Stored data

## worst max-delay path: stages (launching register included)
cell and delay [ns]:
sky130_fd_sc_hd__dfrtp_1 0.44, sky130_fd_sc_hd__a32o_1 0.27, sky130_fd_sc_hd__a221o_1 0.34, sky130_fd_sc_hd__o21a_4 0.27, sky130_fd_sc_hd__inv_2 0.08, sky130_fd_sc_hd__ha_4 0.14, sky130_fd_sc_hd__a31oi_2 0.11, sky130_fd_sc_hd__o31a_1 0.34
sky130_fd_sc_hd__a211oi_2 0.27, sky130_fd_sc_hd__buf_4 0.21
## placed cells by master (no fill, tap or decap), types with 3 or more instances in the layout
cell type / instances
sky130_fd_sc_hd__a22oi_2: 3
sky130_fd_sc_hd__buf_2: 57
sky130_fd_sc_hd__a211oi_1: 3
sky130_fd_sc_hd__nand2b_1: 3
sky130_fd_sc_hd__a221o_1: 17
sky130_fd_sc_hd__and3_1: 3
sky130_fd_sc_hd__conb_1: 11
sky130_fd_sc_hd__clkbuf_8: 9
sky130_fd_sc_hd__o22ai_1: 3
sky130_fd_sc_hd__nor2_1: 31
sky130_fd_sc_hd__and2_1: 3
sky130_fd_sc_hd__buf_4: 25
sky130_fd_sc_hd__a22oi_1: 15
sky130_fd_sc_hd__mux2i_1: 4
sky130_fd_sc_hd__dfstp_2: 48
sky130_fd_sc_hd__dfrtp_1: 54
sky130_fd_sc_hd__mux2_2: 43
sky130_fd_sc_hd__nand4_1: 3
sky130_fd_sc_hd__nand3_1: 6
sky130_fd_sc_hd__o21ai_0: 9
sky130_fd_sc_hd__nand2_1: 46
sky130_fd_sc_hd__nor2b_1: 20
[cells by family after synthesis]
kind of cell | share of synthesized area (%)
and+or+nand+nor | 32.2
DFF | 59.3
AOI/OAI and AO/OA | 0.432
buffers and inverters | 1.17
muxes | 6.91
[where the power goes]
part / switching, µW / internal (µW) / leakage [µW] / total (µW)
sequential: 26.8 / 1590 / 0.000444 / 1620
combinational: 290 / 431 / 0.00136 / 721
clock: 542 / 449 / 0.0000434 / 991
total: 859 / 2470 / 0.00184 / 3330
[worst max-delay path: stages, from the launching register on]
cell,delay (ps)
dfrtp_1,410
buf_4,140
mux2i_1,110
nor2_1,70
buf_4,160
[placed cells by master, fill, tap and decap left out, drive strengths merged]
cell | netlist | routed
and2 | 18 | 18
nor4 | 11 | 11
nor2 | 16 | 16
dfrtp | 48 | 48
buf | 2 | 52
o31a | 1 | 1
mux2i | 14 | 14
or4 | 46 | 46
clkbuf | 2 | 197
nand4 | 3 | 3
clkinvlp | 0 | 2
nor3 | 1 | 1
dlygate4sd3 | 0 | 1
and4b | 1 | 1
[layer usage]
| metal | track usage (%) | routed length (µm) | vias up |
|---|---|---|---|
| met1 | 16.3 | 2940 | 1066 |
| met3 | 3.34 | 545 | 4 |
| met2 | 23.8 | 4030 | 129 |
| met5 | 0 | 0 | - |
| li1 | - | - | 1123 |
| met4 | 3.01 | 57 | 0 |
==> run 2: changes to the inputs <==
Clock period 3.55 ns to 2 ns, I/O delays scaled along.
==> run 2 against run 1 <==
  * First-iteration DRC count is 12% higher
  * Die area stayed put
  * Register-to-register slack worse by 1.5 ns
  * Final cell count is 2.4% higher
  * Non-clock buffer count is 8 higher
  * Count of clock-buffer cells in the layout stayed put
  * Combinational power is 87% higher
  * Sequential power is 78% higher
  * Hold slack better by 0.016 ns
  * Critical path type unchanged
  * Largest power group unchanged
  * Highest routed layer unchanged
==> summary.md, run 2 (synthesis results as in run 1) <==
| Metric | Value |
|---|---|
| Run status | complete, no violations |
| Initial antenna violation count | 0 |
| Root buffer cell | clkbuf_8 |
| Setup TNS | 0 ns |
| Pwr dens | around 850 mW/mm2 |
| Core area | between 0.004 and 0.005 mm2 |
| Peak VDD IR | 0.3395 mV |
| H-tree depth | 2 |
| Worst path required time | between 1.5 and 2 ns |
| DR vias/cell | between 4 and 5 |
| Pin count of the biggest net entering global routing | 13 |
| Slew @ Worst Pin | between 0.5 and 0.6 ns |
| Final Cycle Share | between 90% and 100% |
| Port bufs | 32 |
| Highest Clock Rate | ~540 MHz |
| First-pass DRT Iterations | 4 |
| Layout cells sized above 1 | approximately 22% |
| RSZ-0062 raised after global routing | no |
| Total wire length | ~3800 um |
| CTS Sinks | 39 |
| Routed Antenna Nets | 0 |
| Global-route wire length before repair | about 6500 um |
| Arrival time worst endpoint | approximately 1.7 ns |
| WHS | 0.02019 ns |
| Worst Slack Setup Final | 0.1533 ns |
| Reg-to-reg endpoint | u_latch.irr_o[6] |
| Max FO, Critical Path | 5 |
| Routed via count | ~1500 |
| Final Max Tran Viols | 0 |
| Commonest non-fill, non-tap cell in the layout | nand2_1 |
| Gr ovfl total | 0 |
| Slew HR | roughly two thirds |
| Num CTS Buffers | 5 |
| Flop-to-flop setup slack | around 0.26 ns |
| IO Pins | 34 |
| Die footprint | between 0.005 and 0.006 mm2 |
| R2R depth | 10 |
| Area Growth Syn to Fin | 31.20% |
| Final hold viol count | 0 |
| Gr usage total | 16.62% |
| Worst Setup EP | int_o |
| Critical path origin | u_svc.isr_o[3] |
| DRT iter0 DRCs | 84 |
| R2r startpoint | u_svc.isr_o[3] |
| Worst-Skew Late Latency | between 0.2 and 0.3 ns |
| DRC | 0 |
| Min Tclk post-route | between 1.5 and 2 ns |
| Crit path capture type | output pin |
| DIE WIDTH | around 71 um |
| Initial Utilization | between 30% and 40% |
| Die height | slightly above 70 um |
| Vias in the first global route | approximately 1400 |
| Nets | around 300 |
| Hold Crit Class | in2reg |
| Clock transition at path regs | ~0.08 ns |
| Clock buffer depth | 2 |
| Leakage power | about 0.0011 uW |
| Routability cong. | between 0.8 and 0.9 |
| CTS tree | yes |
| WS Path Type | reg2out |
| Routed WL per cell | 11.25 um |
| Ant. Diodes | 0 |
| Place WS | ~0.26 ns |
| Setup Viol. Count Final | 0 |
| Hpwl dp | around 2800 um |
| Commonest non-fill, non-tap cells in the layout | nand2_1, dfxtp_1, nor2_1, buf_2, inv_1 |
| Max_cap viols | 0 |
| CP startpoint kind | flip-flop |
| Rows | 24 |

---

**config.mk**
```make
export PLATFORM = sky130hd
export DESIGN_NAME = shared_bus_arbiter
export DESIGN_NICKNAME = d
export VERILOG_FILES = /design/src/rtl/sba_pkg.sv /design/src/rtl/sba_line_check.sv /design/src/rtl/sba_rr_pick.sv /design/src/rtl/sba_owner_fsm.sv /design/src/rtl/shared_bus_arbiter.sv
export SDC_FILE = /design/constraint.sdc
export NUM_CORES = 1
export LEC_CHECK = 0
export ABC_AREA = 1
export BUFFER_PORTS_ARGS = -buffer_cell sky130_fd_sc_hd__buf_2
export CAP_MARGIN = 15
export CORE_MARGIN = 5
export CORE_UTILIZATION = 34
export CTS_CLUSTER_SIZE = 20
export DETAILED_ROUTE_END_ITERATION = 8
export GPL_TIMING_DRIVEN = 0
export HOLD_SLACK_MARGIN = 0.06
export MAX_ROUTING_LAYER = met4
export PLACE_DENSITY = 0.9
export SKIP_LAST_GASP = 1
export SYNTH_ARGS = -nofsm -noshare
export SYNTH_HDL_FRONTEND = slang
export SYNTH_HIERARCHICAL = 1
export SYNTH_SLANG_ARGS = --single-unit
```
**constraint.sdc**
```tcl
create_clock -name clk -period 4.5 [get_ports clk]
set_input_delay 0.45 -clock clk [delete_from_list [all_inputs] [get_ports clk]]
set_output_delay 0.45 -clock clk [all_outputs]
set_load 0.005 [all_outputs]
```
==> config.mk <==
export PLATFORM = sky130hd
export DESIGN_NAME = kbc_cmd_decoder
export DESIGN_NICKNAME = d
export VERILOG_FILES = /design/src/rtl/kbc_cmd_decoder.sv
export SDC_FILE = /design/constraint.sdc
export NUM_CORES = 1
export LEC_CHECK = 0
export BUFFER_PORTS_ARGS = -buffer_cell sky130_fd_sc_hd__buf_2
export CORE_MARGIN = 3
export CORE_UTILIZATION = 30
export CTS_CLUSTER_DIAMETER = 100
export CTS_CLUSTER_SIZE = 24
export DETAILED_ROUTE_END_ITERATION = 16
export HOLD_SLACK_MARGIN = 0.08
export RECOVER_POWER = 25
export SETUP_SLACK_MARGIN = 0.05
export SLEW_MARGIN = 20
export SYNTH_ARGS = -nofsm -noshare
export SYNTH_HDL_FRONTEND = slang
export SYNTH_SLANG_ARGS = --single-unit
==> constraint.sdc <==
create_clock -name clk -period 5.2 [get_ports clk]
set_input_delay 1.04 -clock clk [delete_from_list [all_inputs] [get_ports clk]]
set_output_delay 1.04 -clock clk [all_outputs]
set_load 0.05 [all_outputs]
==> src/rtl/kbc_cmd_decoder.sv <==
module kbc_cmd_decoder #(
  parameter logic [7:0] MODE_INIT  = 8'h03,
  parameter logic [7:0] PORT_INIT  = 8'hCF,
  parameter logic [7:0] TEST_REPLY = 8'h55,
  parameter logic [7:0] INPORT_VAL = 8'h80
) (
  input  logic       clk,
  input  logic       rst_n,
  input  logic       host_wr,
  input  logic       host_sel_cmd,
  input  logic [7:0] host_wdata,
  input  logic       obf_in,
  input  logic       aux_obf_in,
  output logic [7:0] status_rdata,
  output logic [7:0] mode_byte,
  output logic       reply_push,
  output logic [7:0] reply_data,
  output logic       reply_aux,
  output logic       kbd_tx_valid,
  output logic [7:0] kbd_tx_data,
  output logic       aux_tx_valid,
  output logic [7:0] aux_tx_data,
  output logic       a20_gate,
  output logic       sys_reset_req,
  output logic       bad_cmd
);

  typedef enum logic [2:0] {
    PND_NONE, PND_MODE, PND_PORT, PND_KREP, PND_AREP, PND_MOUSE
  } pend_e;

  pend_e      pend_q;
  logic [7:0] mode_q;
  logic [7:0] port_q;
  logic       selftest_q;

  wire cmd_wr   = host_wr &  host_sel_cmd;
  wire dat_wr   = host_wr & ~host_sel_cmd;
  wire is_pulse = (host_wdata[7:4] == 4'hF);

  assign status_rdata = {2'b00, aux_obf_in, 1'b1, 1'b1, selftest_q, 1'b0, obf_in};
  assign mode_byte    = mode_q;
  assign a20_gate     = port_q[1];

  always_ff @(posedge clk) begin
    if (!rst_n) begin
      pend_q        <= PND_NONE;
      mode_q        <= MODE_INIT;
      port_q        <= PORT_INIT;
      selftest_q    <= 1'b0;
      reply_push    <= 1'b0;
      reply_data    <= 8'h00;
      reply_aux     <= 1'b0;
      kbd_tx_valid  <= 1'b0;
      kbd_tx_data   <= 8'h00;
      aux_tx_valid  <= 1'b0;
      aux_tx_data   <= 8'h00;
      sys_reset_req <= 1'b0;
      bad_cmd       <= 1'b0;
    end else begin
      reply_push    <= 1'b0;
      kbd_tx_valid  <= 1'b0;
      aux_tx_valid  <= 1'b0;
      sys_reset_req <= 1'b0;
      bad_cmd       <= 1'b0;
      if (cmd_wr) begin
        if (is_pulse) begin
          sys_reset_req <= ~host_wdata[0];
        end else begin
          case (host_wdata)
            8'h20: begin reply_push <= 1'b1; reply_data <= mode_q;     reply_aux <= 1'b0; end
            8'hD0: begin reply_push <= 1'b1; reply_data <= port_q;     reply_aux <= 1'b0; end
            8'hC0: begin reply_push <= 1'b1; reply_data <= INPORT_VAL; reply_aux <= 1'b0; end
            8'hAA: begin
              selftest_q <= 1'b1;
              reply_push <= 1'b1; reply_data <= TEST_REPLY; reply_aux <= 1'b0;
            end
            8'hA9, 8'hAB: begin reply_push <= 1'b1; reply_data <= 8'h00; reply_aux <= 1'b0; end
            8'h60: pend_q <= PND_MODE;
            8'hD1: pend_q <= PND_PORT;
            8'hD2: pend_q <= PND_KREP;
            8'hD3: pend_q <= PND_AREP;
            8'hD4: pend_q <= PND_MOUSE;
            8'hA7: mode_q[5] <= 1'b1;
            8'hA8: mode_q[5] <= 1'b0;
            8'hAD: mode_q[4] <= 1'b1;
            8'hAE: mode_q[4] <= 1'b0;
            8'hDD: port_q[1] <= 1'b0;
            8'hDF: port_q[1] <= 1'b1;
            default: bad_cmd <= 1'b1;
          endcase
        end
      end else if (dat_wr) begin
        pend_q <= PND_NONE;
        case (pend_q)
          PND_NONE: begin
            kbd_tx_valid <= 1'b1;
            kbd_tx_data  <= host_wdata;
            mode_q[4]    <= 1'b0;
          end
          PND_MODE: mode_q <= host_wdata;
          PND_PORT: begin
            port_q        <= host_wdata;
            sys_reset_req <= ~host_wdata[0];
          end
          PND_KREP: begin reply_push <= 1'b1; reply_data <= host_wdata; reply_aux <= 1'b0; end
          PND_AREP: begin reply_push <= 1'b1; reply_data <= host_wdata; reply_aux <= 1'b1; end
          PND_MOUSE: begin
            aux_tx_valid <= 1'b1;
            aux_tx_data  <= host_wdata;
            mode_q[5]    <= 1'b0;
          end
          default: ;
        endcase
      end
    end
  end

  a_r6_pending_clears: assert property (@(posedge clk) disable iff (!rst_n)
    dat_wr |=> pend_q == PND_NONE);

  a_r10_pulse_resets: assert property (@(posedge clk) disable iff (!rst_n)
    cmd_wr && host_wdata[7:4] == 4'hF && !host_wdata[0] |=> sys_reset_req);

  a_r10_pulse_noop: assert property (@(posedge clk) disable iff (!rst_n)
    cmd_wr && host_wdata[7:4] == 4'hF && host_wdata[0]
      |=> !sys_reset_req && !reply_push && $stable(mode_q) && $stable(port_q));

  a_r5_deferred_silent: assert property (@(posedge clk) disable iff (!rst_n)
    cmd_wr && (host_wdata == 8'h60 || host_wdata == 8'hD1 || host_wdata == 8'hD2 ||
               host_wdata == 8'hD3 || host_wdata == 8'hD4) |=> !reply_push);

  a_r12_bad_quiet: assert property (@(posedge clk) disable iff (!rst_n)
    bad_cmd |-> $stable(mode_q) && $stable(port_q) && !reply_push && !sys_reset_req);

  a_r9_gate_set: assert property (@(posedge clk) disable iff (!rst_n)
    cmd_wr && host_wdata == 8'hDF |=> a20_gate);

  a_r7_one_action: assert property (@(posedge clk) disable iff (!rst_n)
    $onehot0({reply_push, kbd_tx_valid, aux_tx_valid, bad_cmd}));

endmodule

...

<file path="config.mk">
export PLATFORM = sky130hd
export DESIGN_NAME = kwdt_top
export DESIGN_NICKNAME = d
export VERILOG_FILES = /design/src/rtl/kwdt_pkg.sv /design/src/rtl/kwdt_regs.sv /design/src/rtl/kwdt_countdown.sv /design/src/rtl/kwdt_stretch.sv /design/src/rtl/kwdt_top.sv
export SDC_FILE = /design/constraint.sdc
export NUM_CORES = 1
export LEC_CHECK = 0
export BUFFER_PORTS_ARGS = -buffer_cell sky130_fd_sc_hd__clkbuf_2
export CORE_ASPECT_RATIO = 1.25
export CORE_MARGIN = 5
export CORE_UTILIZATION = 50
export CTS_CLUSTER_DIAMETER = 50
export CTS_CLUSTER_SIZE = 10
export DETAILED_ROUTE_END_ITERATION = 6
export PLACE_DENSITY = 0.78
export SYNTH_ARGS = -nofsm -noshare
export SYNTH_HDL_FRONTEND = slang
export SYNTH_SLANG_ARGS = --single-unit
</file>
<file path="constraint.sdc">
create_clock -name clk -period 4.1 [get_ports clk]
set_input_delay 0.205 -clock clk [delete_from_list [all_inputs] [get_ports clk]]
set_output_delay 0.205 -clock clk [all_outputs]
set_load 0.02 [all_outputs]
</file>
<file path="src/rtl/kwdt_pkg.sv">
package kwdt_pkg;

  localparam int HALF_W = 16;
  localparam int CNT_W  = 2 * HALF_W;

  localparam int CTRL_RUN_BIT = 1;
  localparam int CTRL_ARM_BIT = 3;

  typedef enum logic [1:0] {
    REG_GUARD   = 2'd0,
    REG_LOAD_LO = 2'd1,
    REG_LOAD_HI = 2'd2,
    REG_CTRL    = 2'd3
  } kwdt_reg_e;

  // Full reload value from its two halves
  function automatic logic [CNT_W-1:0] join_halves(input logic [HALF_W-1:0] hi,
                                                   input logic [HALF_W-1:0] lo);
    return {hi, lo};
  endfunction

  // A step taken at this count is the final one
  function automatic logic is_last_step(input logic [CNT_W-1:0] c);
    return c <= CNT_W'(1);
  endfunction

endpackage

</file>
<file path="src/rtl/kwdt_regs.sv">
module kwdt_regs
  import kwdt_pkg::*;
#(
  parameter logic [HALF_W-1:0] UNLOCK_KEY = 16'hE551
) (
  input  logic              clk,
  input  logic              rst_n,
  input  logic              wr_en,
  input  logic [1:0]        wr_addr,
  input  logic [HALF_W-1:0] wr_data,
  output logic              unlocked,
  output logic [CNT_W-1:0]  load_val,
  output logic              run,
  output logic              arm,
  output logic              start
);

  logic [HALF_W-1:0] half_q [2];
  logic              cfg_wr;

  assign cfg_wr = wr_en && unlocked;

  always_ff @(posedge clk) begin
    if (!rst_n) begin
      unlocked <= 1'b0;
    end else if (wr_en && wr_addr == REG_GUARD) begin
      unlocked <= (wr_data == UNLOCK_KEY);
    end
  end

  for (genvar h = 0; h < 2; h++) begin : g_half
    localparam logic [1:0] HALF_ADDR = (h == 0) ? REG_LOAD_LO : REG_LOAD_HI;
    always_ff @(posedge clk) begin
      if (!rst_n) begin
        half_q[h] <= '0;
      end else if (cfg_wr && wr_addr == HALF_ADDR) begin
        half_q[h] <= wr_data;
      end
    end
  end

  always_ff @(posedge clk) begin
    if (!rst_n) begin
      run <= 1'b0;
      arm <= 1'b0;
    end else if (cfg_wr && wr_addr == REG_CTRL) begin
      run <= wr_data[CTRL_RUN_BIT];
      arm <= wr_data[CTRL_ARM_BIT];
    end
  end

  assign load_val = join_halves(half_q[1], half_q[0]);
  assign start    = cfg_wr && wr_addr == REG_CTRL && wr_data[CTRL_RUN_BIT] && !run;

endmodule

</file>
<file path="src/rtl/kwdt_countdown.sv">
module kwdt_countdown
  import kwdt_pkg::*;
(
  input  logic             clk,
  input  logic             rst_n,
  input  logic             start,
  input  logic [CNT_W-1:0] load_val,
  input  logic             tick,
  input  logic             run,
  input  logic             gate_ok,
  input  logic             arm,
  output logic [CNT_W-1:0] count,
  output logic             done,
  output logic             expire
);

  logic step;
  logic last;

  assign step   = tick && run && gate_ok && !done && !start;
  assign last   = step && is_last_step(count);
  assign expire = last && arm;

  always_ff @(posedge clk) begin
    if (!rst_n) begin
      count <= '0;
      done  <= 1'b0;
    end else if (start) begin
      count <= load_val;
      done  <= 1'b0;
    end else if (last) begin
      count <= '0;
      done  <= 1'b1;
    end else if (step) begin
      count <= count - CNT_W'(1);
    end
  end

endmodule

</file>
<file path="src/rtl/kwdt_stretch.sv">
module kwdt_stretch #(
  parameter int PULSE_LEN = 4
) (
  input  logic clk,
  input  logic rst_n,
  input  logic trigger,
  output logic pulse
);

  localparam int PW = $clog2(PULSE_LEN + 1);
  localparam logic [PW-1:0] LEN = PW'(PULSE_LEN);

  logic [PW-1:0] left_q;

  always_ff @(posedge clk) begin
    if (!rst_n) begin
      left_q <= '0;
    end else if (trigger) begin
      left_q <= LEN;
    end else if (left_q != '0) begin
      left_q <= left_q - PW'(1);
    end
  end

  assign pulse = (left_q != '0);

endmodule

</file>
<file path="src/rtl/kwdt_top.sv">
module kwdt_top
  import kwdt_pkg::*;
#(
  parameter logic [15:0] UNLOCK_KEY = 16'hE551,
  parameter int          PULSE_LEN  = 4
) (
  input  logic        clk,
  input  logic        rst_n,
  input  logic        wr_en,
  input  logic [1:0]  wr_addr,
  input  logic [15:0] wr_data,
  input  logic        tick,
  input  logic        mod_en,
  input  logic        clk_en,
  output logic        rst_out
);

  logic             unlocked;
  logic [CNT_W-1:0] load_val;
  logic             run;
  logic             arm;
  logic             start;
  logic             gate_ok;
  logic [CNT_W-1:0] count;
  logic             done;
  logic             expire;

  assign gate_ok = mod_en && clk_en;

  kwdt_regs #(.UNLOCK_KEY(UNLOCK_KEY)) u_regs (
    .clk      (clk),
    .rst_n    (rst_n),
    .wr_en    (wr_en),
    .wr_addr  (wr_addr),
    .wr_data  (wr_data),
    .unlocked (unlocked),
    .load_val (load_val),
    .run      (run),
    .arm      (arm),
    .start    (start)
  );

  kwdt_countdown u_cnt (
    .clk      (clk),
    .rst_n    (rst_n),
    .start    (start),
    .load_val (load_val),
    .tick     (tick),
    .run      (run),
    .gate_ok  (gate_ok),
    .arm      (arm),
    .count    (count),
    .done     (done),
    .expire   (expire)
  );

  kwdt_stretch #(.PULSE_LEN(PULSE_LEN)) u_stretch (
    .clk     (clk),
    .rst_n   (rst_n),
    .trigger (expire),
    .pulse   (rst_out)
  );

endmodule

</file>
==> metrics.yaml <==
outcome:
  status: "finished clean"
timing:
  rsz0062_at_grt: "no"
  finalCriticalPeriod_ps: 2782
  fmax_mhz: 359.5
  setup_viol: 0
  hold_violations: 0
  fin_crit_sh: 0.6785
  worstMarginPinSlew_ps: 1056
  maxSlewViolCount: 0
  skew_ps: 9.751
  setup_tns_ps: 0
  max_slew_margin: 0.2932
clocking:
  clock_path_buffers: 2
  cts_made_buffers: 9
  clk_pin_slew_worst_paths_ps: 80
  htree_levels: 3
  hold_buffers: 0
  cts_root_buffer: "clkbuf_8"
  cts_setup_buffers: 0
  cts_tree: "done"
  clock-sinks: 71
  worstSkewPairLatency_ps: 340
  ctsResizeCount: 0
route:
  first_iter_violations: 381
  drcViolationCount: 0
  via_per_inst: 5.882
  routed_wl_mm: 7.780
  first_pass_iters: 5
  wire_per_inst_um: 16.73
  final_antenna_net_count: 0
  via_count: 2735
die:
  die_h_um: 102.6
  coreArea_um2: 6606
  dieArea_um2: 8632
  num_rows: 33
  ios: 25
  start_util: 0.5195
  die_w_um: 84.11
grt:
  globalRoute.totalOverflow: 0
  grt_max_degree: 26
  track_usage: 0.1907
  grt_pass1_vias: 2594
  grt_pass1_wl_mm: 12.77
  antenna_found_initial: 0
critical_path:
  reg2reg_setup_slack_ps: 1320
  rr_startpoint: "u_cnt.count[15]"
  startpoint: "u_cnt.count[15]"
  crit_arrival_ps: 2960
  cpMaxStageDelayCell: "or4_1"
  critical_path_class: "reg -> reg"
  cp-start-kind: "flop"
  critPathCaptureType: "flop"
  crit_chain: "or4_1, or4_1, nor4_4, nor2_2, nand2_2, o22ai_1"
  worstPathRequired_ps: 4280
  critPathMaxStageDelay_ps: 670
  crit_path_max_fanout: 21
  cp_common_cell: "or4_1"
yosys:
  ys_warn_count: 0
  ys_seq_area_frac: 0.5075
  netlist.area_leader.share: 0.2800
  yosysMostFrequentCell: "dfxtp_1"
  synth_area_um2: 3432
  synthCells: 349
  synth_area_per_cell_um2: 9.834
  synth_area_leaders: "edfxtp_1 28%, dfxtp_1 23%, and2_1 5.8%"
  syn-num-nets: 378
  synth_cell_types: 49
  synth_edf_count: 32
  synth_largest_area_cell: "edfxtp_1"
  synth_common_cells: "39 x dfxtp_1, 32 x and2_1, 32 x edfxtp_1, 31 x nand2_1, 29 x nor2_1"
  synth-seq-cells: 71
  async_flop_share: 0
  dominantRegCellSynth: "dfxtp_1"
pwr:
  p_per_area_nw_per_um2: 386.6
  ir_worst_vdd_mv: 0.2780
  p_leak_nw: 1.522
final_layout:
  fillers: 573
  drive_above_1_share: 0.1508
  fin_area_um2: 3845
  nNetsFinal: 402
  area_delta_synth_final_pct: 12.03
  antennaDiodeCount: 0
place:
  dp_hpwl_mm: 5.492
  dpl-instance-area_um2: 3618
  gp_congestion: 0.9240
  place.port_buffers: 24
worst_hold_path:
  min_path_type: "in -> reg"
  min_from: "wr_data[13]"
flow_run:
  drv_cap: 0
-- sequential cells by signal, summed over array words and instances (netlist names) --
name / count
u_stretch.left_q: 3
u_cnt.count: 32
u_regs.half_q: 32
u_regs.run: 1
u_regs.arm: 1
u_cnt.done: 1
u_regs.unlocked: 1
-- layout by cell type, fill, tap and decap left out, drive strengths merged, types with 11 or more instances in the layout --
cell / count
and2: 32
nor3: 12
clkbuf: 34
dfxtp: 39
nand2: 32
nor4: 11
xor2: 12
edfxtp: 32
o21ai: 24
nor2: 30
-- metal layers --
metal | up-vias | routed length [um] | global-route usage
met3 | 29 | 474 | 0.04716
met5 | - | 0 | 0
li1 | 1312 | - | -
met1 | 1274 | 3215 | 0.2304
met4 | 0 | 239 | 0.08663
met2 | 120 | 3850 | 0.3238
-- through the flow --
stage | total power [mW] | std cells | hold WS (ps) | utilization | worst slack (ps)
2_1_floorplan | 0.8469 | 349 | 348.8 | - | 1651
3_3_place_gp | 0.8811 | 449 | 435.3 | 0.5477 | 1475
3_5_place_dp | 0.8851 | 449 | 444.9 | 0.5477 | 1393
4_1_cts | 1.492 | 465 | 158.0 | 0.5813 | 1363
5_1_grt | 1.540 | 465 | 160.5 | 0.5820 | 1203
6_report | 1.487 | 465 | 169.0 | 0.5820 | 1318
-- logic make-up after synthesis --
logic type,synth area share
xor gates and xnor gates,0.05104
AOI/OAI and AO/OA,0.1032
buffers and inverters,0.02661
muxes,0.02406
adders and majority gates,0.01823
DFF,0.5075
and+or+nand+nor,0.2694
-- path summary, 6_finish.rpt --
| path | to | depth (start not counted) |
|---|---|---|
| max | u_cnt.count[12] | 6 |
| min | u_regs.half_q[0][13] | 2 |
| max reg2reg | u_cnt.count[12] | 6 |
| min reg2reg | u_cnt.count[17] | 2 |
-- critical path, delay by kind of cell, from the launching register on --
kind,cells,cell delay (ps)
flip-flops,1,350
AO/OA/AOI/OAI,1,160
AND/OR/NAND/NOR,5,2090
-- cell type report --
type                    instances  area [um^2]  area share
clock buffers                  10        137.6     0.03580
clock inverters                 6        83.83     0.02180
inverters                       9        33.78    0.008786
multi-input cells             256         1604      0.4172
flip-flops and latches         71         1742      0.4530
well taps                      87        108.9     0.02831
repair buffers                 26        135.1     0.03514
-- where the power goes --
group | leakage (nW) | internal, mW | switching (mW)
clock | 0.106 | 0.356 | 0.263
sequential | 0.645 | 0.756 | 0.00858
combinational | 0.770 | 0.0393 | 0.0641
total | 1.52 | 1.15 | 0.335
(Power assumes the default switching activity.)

Task instructions:
Repeat exactly the lines above from the one with "routing | no |" up to and including the one with "around 2800 um |". No other line belongs in the reply.

Output:
| RSZ-0062 raised after global routing | no |
| Total wire length | ~3800 um |
| CTS Sinks | 39 |
| Routed Antenna Nets | 0 |
| Global-route wire length before repair | about 6500 um |
| Arrival time worst endpoint | approximately 1.7 ns |
| WHS | 0.02019 ns |
| Worst Slack Setup Final | 0.1533 ns |
| Reg-to-reg endpoint | u_latch.irr_o[6] |
| Max FO, Critical Path | 5 |
| Routed via count | ~1500 |
| Final Max Tran Viols | 0 |
| Commonest non-fill, non-tap cell in the layout | nand2_1 |
| Gr ovfl total | 0 |
| Slew HR | roughly two thirds |
| Num CTS Buffers | 5 |
| Flop-to-flop setup slack | around 0.26 ns |
| IO Pins | 34 |
| Die footprint | between 0.005 and 0.006 mm2 |
| R2R depth | 10 |
| Area Growth Syn to Fin | 31.20% |
| Final hold viol count | 0 |
| Gr usage total | 16.62% |
| Worst Setup EP | int_o |
| Critical path origin | u_svc.isr_o[3] |
| DRT iter0 DRCs | 84 |
| R2r startpoint | u_svc.isr_o[3] |
| Worst-Skew Late Latency | between 0.2 and 0.3 ns |
| DRC | 0 |
| Min Tclk post-route | between 1.5 and 2 ns |
| Crit path capture type | output pin |
| DIE WIDTH | around 71 um |
| Initial Utilization | between 30% and 40% |
| Die height | slightly above 70 um |
| Vias in the first global route | approximately 1400 |
| Nets | around 300 |
| Hold Crit Class | in2reg |
| Clock transition at path regs | ~0.08 ns |
| Clock buffer depth | 2 |
| Leakage power | about 0.0011 uW |
| Routability cong. | between 0.8 and 0.9 |
| CTS tree | yes |
| WS Path Type | reg2out |
| Routed WL per cell | 11.25 um |
| Ant. Diodes | 0 |
| Place WS | ~0.26 ns |
| Setup Viol. Count Final | 0 |
| Hpwl dp | around 2800 um |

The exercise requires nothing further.